Question: If we perform a hand and wrist x-ray together, or a foot and ankle together, our insurer denies the claim and states that it won't pay for two adjacent body parts. Is there a way around this? Answer: If you are shooting the hand and wrist on one plate (or the ankle and foot on a single plate), you cannot report two separate codes because the single x-ray includes views of both. So if you take only one film, you should bill only one code.
Indiana Subscriber
If your physician orders separate films and your x-ray technician performs separate shots, most insurers do not bundle together x-ray codes that describe adjacent body sites. For example, the National Correct Coding Initiative does not bundle 73120 (Radiologic examination, hand; two views) and 73100 (Radiologic examination, wrist; two views). Therefore, you shouldn't need a modifier to bill the adjacent site x-rays together.

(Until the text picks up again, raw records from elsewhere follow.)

[src/rtl/sub_16b_seq.sv]
// -----------------------------------------------------------------------------
// sub_16b_seq
//
// Multi-cycle 16-bit subtractor: D = A - B - B_in.
// The datapath handles one DIGIT-wide slice per clock, least significant
// slice first. The borrow between slices is kept in a register. This block
// sits beside the ALU's combinational adder and gives a low-area subtract or
// compare.
//
// Parameter:
//   DIGIT        bits per cycle. Legal values are 4, 8 and 16.
//                STEPS = 16/DIGIT.
//
// Optional feature:
//   SUB16_SAT_EN When this macro is defined, a signed overflow clamps D to
//                0x7FFF or 0x8000. The clamp is applied on the final slice.
//
// Ports:
//   clk          rising-edge clock
//   rst          synchronous reset, active low
//   in_valid     operands valid
//   in_ready     block can accept operands (combinational)
//   A, B, B_in   minuend, subtrahend, borrow in
//   D            difference. Slices may be partially updated during CALC.
//   B_out        unsigned borrow out (A < B + B_in)
//   Ofl          signed two's-complement overflow
//   Zero         D == 0
//   out_valid    result valid (DONE state)
//   out_ready    consumer accepts result
//   dbg_state_o  current FSM state, for debug and checker binding
//
// Handshake: a transfer happens on a rising edge where valid and ready are
// both 1. A producer holding valid must keep its data stable until that edge.
// in_valid that arrives while the block is busy is left unconsumed.
// -----------------------------------------------------------------------------
module sub_16b_seq #(
  parameter int DIGIT = 4
) (
  input  logic        clk,
  input  logic        rst,
  input  logic        in_valid,
  output logic        in_ready,
  input  logic [15:0] A,
  input  logic [15:0] B,
  input  logic        B_in,
  output logic [15:0] D,
  output logic        B_out,
  output logic        Ofl,
  output logic        Zero,
  output logic        out_valid,
  input  logic        out_ready,
  output logic [1:0]  dbg_state_o
);

  localparam int STEPS = 16 / DIGIT;
  // With one step the slice index still needs one bit. That bit is always 0.
  localparam int IDX_W = (STEPS > 1) ? $clog2(STEPS) : 1;
  localparam logic [IDX_W-1:0] LAST_IDX = IDX_W'(STEPS - 1);

  typedef enum logic [1:0] {
    S_IDLE = 2'd0,
    S_CALC = 2'd1,
    S_DONE = 2'd2
  } state_t;

  state_t           state_q, state_d;
  logic [15:0]      a_q, a_d;
  logic [15:0]      b_q, b_d;
  logic             borrow_q, borrow_d;
  logic [IDX_W-1:0] idx_q, idx_d;
  logic [15:0]      d_q, d_d;
  logic             bout_q, bout_d;
  logic             ofl_q, ofl_d;
  logic             zero_q, zero_d;

  // Slice datapath
  int unsigned      base;
  logic [DIGIT-1:0] slice_a;
  logic [DIGIT-1:0] slice_b;
  logic [DIGIT:0]   sum;
  logic [15:0]      d_calc;
  logic [15:0]      d_fin;
  logic             ofl_calc;
  logic             is_last;
  logic             accept;

  assign in_ready    = (state_q == S_IDLE) || ((state_q == S_DONE) && out_ready);
  assign out_valid   = (state_q == S_DONE);
  assign accept      = in_valid && in_ready;
  assign is_last     = (idx_q == LAST_IDX);
  assign dbg_state_o = state_q;

  assign D     = d_q;
  assign B_out = bout_q;
  assign Ofl   = ofl_q;
  assign Zero  = zero_q;

  // The subtraction is done as A + ~B + ~borrow. A carry out of the slice
  // means that no borrow is needed for the next slice.
  always_comb begin
    base     = 0;
    slice_a  = '0;
    slice_b  = '0;
    sum      = '0;
    d_calc   = d_q;
    d_fin    = d_q;
    ofl_calc = 1'b0;

    base    = int'(idx_q) * DIGIT;
    slice_a = a_q[base +: DIGIT];
    slice_b = b_q[base +: DIGIT];
    sum     = {1'b0, slice_a} + {1'b0, ~slice_b} + {{DIGIT{1'b0}}, ~borrow_q};
    d_calc[base +: DIGIT] = sum[DIGIT-1:0];

    // Only meaningful on the last slice, once d_calc[15] is final.
    ofl_calc = (a_q[15] != b_q[15]) && (d_calc[15] != a_q[15]);
    d_fin    = d_calc;
`ifdef SUB16_SAT_EN
    if (ofl_calc) begin
      d_fin = a_q[15] ? 16'h8000 : 16'h7FFF;
    end
`endif
  end

  // Next-state and register-load logic
  always_comb begin
    state_d  = state_q;
    a_d      = a_q;
    b_d      = b_q;
    borrow_d = borrow_q;
    idx_d    = idx_q;
    d_d      = d_q;
    bout_d   = bout_q;
    ofl_d    = ofl_q;
    zero_d   = zero_q;

    unique case (state_q)
      S_IDLE: begin
        if (accept) begin
          a_d      = A;
          b_d      = B;
          borrow_d = B_in;
          idx_d    = '0;
          state_d  = S_CALC;
        end
      end

      S_CALC: begin
        borrow_d = ~sum[DIGIT];
        if (is_last) begin
          d_d     = d_fin;
          bout_d  = ~sum[DIGIT];
          ofl_d   = ofl_calc;
          zero_d  = (d_fin == 16'h0000);
          idx_d   = '0;
          state_d = S_DONE;
        end else begin
          d_d   = d_calc;
          idx_d = idx_q + 1'b1;
        end
      end

      S_DONE: begin
        if (out_ready) begin
          if (in_valid) begin
            // Back-to-back: the result leaves and new operands load on the
            // same edge. D and the flags hold until the new slices overwrite
            // them.
            a_d      = A;
            b_d      = B;
            borrow_d = B_in;
            idx_d    = '0;
            state_d  = S_CALC;
          end else begin
            state_d = S_IDLE;
          end
        end
      end

      default: begin
        state_d = S_IDLE;
      end
    endcase
  end

  // Reset also discards a calculation in progress.
  always_ff @(posedge clk) begin
    if (!rst) begin
      state_q  <= S_IDLE;
      a_q      <= '0;
      b_q      <= '0;
      borrow_q <= 1'b0;
      idx_q    <= '0;
      d_q      <= '0;
      bout_q   <= 1'b0;
      ofl_q    <= 1'b0;
      zero_q   <= 1'b0;
    end else begin
      state_q  <= state_d;
      a_q      <= a_d;
      b_q      <= b_d;
      borrow_q <= borrow_d;
      idx_q    <= idx_d;
      d_q      <= d_d;
      bout_q   <= bout_d;
      ofl_q    <= ofl_d;
      zero_q   <= zero_d;
    end
  end

endmodule
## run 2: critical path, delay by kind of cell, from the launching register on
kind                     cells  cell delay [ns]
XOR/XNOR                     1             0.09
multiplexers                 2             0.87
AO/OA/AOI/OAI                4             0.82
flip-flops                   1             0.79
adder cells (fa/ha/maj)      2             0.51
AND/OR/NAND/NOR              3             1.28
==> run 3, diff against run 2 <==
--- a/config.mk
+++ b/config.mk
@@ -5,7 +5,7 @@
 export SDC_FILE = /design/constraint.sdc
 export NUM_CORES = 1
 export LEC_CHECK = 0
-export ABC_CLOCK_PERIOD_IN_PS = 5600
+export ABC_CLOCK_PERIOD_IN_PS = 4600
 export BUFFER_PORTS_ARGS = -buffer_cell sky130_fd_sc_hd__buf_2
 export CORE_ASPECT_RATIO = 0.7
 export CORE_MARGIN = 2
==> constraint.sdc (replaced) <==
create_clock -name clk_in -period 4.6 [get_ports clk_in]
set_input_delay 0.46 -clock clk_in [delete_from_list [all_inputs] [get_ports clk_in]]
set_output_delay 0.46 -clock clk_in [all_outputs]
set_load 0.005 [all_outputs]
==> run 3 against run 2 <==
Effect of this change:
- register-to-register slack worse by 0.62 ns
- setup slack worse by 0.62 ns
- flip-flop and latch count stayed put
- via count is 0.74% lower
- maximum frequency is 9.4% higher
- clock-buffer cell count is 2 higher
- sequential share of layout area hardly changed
[src/rtl/riscv_seq_divider_if.sv]
// Request/response bundle between the ID stage and the sequential divider.
// The master drives the operands and request; the slave returns result, ready and stall.
interface riscv_seq_divider_if;
  logic        id_div_req_r;
  logic        id_div_signed_r;
  logic        id_div_rem_r;
  logic [31:0] id_ra_value_r;
  logic [31:0] id_rb_value_r;
  logic [31:0] div_res_r;
  logic        div_ready_r;
  logic        ex_stall_div_w;

  modport master (
    output id_div_req_r, id_div_signed_r, id_div_rem_r, id_ra_value_r, id_rb_value_r,
    input  div_res_r, div_ready_r, ex_stall_div_w
  );

  modport slave (
    input  id_div_req_r, id_div_signed_r, id_div_rem_r, id_ra_value_r, id_rb_value_r,
    output div_res_r, div_ready_r, ex_stall_div_w
  );
endinterface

You should contact your insurer and ask why it has been denying your services. One possible reason would be if the insurer has flagged your practice as routinely billing a hand x-ray with every wrist x-ray you perform.
Example: If your surgeon orders the two x-rays together as a rule with every upper-extremity diagnosis, you could be overbilling. Make sure your patient has a covered diagnosis before you bill both procedures. For instance, if you report a finger fracture diagnosis, the insurer will want proof of why you performed a wrist x-ray.